Stay Healthy ... or Don't

May 16, 2022 1 year ago

Coronavirus. The end of the world as we know it. Thousands of people struggled to adjust to the new way of life. For example, school has been split between virtual and brick-and-mortar, a term we all hate. School, and life in general, doesn't feel real. It's like I'm reliving one day, each day, over and over, in a constant cycle that only ceases when I'm asleep. One aspect of life that helps slow down the endless cycle is the routine of school. The best part of school besides the rare sighting of interesting classes is the searching for a nice group of friends and keeping them. You have to find people you vibe with, or it won't work. Finding the perfect group of high school friends takes work. Like finding the perfect pair of glasses. If the energy is blurry, I can't see myself staying in that situation. With there being so much distance between people playing it safe and people risking their lives, I feel like I know nobody. It's difficult to actually socialize considering I have never seen some of these people in real life. The pull to attend brick-and-mortar school is strong, but my desire to not catch a virus is stronger. Especially with people breathing down my neck constantly, trying to guilt me with “I miss yous.” Texting me “it's so fun here.” Don't forget the fan favorite “they give out free snacks.” They also give out a free virus that I'm not interested in. When the option was proposed for students to return to brick and mortar, I knew from the beginning my answer would be no.

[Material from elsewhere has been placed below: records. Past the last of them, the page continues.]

`src/rtl/seq_addsub_if.sv`:
```
// Operand/result handshake bundle for seq_addsub: request side (A, B, sub, cin)
// and response side (S and flags), each with its own valid/ready pair.
interface seq_addsub_if #(
  parameter int WIDTH = 16
);
  logic             in_valid;
  logic             in_ready;
  logic [WIDTH-1:0] A;
  logic [WIDTH-1:0] B;
  logic             sub;
  logic             cin;
  logic             out_valid;
  logic             out_ready;
  logic [WIDTH-1:0] S;
  logic             cout;
  logic             ovfl;
  logic             zero;

  modport master (
    output in_valid, A, B, sub, cin, out_ready,
    input  in_ready, out_valid, S, cout, ovfl, zero
  );

  modport slave (
    input  in_valid, A, B, sub, cin, out_ready,
    output in_ready, out_valid, S, cout, ovfl, zero
  );
endinterface

```
`src/rtl/seq_addsub.sv`:
```
// Multi-cycle WIDTH-bit adder/subtractor: one CHUNK-bit carry slice per clock,
// so the combinational carry path never exceeds CHUNK bits.
module seq_addsub #(
  parameter int WIDTH = 16,
  parameter int CHUNK = 4
) (
  input  logic         clk,
  input  logic         rst_n,
  input  logic         clr,
  seq_addsub_if.slave  bus
);

  localparam int N     = WIDTH / CHUNK;
  localparam int IDX_W = (N > 1) ? $clog2(N) : 1;
  localparam logic [IDX_W-1:0] LAST = IDX_W'(N - 1);

  typedef enum logic [1:0] {IDLE, RUN, DONE} state_t;

  state_t             state, state_nxt;
  logic [WIDTH-1:0]   a_q, b_q;
  logic [WIDTH-1:0]   s_q, s_next;
  logic               cout_q, ovfl_q, zero_q;
  logic               carry;
  logic [IDX_W-1:0]   idx;
  logic [CHUNK-1:0]   a_sl, b_sl;
  logic [CHUNK:0]     sum_sl;
  logic               ovfl_next;
  logic               accept, step, last;

  function automatic logic [CHUNK:0] slice_add(input logic [CHUNK-1:0] a,
                                                input logic [CHUNK-1:0] b,
                                                input logic             c);
    return {1'b0, a} + {1'b0, b} + {{CHUNK{1'b0}}, c};
  endfunction

  assign accept = (state == IDLE) && bus.in_valid && !clr;
  assign step   = (state == RUN) && !clr;
  assign last   = (idx == LAST);

  always_comb begin
    a_sl   = a_q[idx*CHUNK +: CHUNK];
    b_sl   = b_q[idx*CHUNK +: CHUNK];
    sum_sl = slice_add(a_sl, b_sl, carry);
    s_next = s_q;
    s_next[idx*CHUNK +: CHUNK] = sum_sl[CHUNK-1:0];
    // a^b^s at the MSB recovers the carry into it; XOR with carry out gives overflow
    ovfl_next = a_q[WIDTH-1] ^ b_q[WIDTH-1] ^ s_next[WIDTH-1] ^ sum_sl[CHUNK];
  end

  always_ff @(posedge clk or negedge rst_n) begin
    if (!rst_n) state <= IDLE;
    else        state <= state_nxt;
  end

  always_comb begin
    state_nxt     = state;
    bus.in_ready  = 1'b0;
    bus.out_valid = 1'b0;
    case (state)
      IDLE: begin
        bus.in_ready = 1'b1;
        if (bus.in_valid) state_nxt = RUN;
      end
      RUN:  if (last) state_nxt = DONE;
      DONE: begin
        bus.out_valid = 1'b1;
        if (bus.out_ready) state_nxt = IDLE;
      end
      default: state_nxt = IDLE;
    endcase
    if (clr) state_nxt = IDLE;
  end

  // Operands are only read while RUN, after a capture, so they need no reset.
  always_ff @(posedge clk) begin
    if (accept) begin
      a_q <= bus.A;
      b_q <= bus.B ^ {WIDTH{bus.sub}};
    end
  end

  always_ff @(posedge clk or negedge rst_n) begin
    if (!rst_n) begin
      s_q    <= '0;
      cout_q <= 1'b0;
      ovfl_q <= 1'b0;
      zero_q <= 1'b0;
      carry  <= 1'b0;
      idx    <= '0;
    end else if (accept) begin
      carry <= bus.cin ^ bus.sub;
      idx   <= '0;
    end else if (step) begin
      s_q   <= s_next;
      carry <= sum_sl[CHUNK];
      if (last) begin
        idx    <= '0;
        cout_q <= sum_sl[CHUNK];
        ovfl_q <= ovfl_next;
        zero_q <= (s_next == '0);
      end else begin
        idx <= idx + IDX_W'(1);
      end
    end
  end

  assign bus.S    = s_q;
  assign bus.cout = cout_q;
  assign bus.ovfl = ovfl_q;
  assign bus.zero = zero_q;

endmodule

```
`src/flat_wrapper.sv`:
```
// flat-port wrapper written by rule: the top's interface ports become plain ports
module seq_addsub_flat 
#(
  parameter int WIDTH = 16,
  parameter int CHUNK = 4
)
  (clk, rst_n, clr, bus_in_valid, bus_A, bus_B, bus_sub, bus_cin, bus_out_ready, bus_in_ready, bus_out_valid, bus_S, bus_cout, bus_ovfl, bus_zero);
  seq_addsub_if #(.WIDTH(WIDTH)) bus_i ();
  input  logic clk;
  input  logic rst_n;
  input  logic clr;
  input wire logic [$bits(bus_i.in_valid)-1:0] bus_in_valid;
  input wire logic [$bits(bus_i.A)-1:0] bus_A;
  input wire logic [$bits(bus_i.B)-1:0] bus_B;
  input wire logic [$bits(bus_i.sub)-1:0] bus_sub;
  input wire logic [$bits(bus_i.cin)-1:0] bus_cin;
  input wire logic [$bits(bus_i.out_ready)-1:0] bus_out_ready;
  output wire logic [$bits(bus_i.in_ready)-1:0] bus_in_ready;
  output wire logic [$bits(bus_i.out_valid)-1:0] bus_out_valid;
  output wire logic [$bits(bus_i.S)-1:0] bus_S;
  output wire logic [$bits(bus_i.cout)-1:0] bus_cout;
  output wire logic [$bits(bus_i.ovfl)-1:0] bus_ovfl;
  output wire logic [$bits(bus_i.zero)-1:0] bus_zero;
  assign bus_i.in_valid = bus_in_valid;
  assign bus_i.A = bus_A;
  assign bus_i.B = bus_B;
  assign bus_i.sub = bus_sub;
  assign bus_i.cin = bus_cin;
  assign bus_i.out_ready = bus_out_ready;
  assign bus_in_ready = bus_i.in_ready;
  assign bus_out_valid = bus_i.out_valid;
  assign bus_S = bus_i.S;
  assign bus_cout = bus_i.cout;
  assign bus_ovfl = bus_i.ovfl;
  assign bus_zero = bus_i.zero;
  seq_addsub #(.WIDTH(WIDTH), .CHUNK(CHUNK)) u_core (.clk(clk), .rst_n(rst_n), .clr(clr), .bus(bus_i));
endmodule
```
`config.mk`:
```
export PLATFORM = sky130hd
export DESIGN_NAME = seq_addsub_flat
export DESIGN_NICKNAME = d
export VERILOG_FILES = /design/src/rtl/seq_addsub_if.sv /design/src/rtl/seq_addsub.sv /design/src/flat_wrapper.sv
export SDC_FILE = /design/constraint.sdc
export NUM_CORES = 1
export LEC_CHECK = 0
export BUFFER_PORTS_ARGS = -buffer_cell sky130_fd_sc_hd__buf_2
export CAP_MARGIN = 10
export CORE_MARGIN = 2
export CORE_UTILIZATION = 50
export DETAILED_ROUTE_END_ITERATION = 10
export HOLD_SLACK_MARGIN = 0.15
export PLACE_DENSITY = 0.79
export SYNTH_ARGS = -nofsm -noshare
export SYNTH_HDL_FRONTEND = slang
export SYNTH_SLANG_ARGS = --single-unit
```
`constraint.sdc`:
```
create_clock -name clk -period 9.15 [get_ports clk]
set_clock_uncertainty 0.05 [all_clocks]
set_input_delay 0.4575 -clock clk [delete_from_list [all_inputs] [get_ports clk]]
set_output_delay 0.4575 -clock clk [all_outputs]
set_load 0.1 [all_outputs]
```
==> results of run 1 <==
layout make-up:
cell class | instances | area [µm²] | area share [%]
Inverter | 8 | 30.03 | 0.9125
Clock buffer | 5 | 68.82 | 2.091
Sequential cell | 56 | 1562 | 47.45
Timing Repair Buffer | 61 | 332.8 | 10.11
Multi-Input combinational cell | 146 | 1161 | 35.29
Clock inverter | 3 | 46.29 | 1.407
Tap cell | 72 | 90.09 | 2.738
path summary, 6_finish.rpt:
check,cells past startpoint,from,end
max in group asynchronous,2,rst_n,u_core.carry
min,1,bus_A[15],u_core.a_q[15]
min in group asynchronous,2,rst_n,u_core.bus.S[11]
max,8,u_core.idx[0],u_core.bus.zero
max reg2reg,8,u_core.idx[0],u_core.bus.zero
min reg2reg,2,u_core.bus.ovfl,u_core.bus.ovfl
registers in the layout (all words and copies together), names as in the netlist:
name             count
u_core.a_q          16
u_core.bus.S        16
u_core.bus.cout      1
u_core.b_q          16
u_core.idx           2
u_core.state         2
u_core.bus.zero      1
u_core.carry         1
u_core.bus.ovfl      1
through the flow:
| step | utilization [%] | instance area (µm²) |
|---|---|---|
| floorplan | - | 2793 |
| global placement | 57.69 | 3138 |
| detailed placement | 57.69 | 3138 |
| CTS | 60.00 | 3263 |
| global route | 60.50 | 3291 |
| finish | 60.50 | 3291 |
critical path, delay by kind of cell (launching register included):
family	cells	cell delay, ps
DFF	1	970
adders and majority gates	2	730
muxes	1	620
buffers and inverters	1	90
and+or+nand+nor	2	510
AOI/OAI and AO/OA	2	370
layer usage:
layer / part of all wire, % / wire (µm) / vias to the layer above
met2: 46 / 2276 / 71
met1: 45 / 2250 / 881
li1: - / - / 914
met3: 6.7 / 329 / 9
met5: 0 / 0 / -
met4: 1.8 / 89 / 0
timing repair:
item                                    CTS  global route
setup buffers                             0             0
hold buffers                              1             0
endpoints found under the hold margin    24             0
endpoints found under the setup margin    0             0
gates resized for setup                   0             0
kinds of logic (layout without fill, tap and decap cells):
group	after synthesis	in the layout	share of synthesized area (%)
AO/OA/AOI/OAI	38	38	9.991
XOR/XNOR	22	22	6.900
adder cells (fa/ha/maj)	11	11	5.466
buffers and inverters	15	77	2.509
flip-flops	56	56	55.91
multiplexers	12	12	7.930
AND/OR/NAND/NOR	63	63	11.29
cells in the final DEF, fill, tap and decap left out, types with 2 or more instances in the layout:
cell       count
buf_2         59
edfxtp_1      32
nand2_1       27
dfrtp_1       24
xor2_1        19
o21ai_0       10
a21oi_1       10
nor2_1         9
ha_1           9
mux4_2         8
inv_1          8
o31ai_1        8
nand3b_1       7
clkbuf_8       5
nor3_1         4
xnor2_1        3
mux2i_1        3
nor2b_1        2
nand2b_1       2
nor3b_1        2
nand3_1        2
a2111oi_4      2
o21ai_1        2
fa_1           2
power groups by stage:
| stage | combinational, µW | clock (µW) | sequential, µW |
|---|---|---|---|
| 6_report | 443 | 164 | 338 |
| 3_5_place_dp | 439 | 0 | 345 |
| 3_3_place_gp | 433 | 0 | 343 |
| 4_1_cts | 442 | 168 | 339 |
| 5_1_grt | 476 | 179 | 344 |
| 2_1_floorplan | 241 | 0 | 456 |
==> results.ini, run 1 <==
[run_status]
status=completed

[synth]
synth_top_area_share_pct=34.41
netlist_area_mm2=0.002793
async_flop_share_pct=42.86
synth_flop_cell=edfxtp_1
yosysMostFrequentCell=edfxtp_1
synth.largest_area_cell=edfxtp_1
seq_area_frac_synth_pct=55.91
yosysWarnings=0
ys_seq_elements=56
ys_types=41
synth_nets=267
syn-instance-count=217
yosys-top-cells-count=32 x edfxtp_1, 27 x nand2_1, 24 x dfrtp_1, 19 x xor2_1
synth-edff-count=32
avgSynthCellArea_um2=12.87
yosys-top-cells-area=edfxtp_1 34%, dfrtp_1 22%, mux4_2 6.5%

[setup_path]
cp.required_ps=9320
slowest_stage=dfrtp_1
worstPathArrival_ps=3610
cpPeakStageDelay_ps=970
cp-start-kind=flip-flop
worst_path_most_repeated_cell=fa_1
reg2reg_slack_ps=5700
crit_type=flip-flop to flip-flop
path_cells=mux4_2 > fa_1 > inv_1 > fa_1 > nand3b_1 > o21ai_0 > or3_1 > o41ai_1
critPathCaptureType=flip-flop
crit_fanout=22

[floorplan]
initial_core_util_pct=51.35
die_x_um=78.74
die_area_mm2=0.006199
die_y_um=78.74
ios=60
row_count=27
core_mm2=0.005439

[timing]
fin_hold_ws_ps=260.6
fin_crit_sh_pct=37.67
max_slew_margin_pct=37.66
min_period_ps=3447
finalHoldViolations=0
tightestPinTransition_ps=935.0
setup_viol=0
fin_ws_ps=5703
final_max_slew_viol_count=0
fin_setup_tns_ps=0
max_freq_mhz=290.1
rsz0062_at_grt=false

[run]
cap_violations=0

[power_and_ir_drop]
power_density_mw_per_mm2=287.2
switching_share_pct=44.99
p_seq_share_pct=35.8
clkPwrFrac_pct=17.3
fin_total_pwr_uw=945.0
switchingPower_uw=425.1
intPower_uw=519.9
power_leakage_uw=0.001380
p_comb_share_pct=46.9
vdd_ir_drop_max_uv=225.0

[global_routing]
grt_pass1_wl_mm=8.314
grt_pass1_vias=1830
met2_usage_pct=26.75
grt_util_all_layers_pct=17.16
antenna_found_initial=0
grt-ovfl-total=0
use_met1_pct=23.70
grt_use_met3_pct=4.091
grt_max_degree=35
grt.busiest_layer=met2

[cells_and_area]
nets=328
stdcell_count=351
area_delta_synth_final_pct=17.83
drive_above_1_share_pct=29.39
n_fill_cell=425
diodes=0

[drt]
finalWirelength_mm=4.946
drtPass1Iterations=4
via_count=1875
drtIter0Drc=84
ant_nets=0
vias_per_cell=5.342
wl_per_cell_um=14.09
drc=0

[min_path]
hold_class=primary input to flip-flop

[clock_tree]
max-clock-path-buffers=2
cts_tree=yes
clk_pin_slew_ps=100
cts_buffers=5
clk_latency_ps=310
ctsRootBufferMaster=clkbuf_8
h-tree-depth=2
cts_num_sinks=56

[place]
hpwl_mm=3.672
dp_cells=341
port_buffers=59
post-place-ws_ps=5697
place_congestion=0.8257

Note: power is estimated with default switching activity, not from simulation.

Some kids were eager to return, but not me. Sure, it would prove to be a fun social experience, where you could meet lots of new friends. But I didn't want to meet the coronavirus along with them. This decision to stay safe and at home didn't sit right with my friends. To this day, I receive requests to log into the district portal and switch that selection to “brick and mortar.” It's weird to think that I won't truly step foot on my school until sophomore year or later. Even though my friends miss me, I'm not comfortable with returning to normal school. People can pull my leg or try to convince me, but I won't do it. I'm happy standing my ground just as the coronavirus cells will stand infectiously in their noses.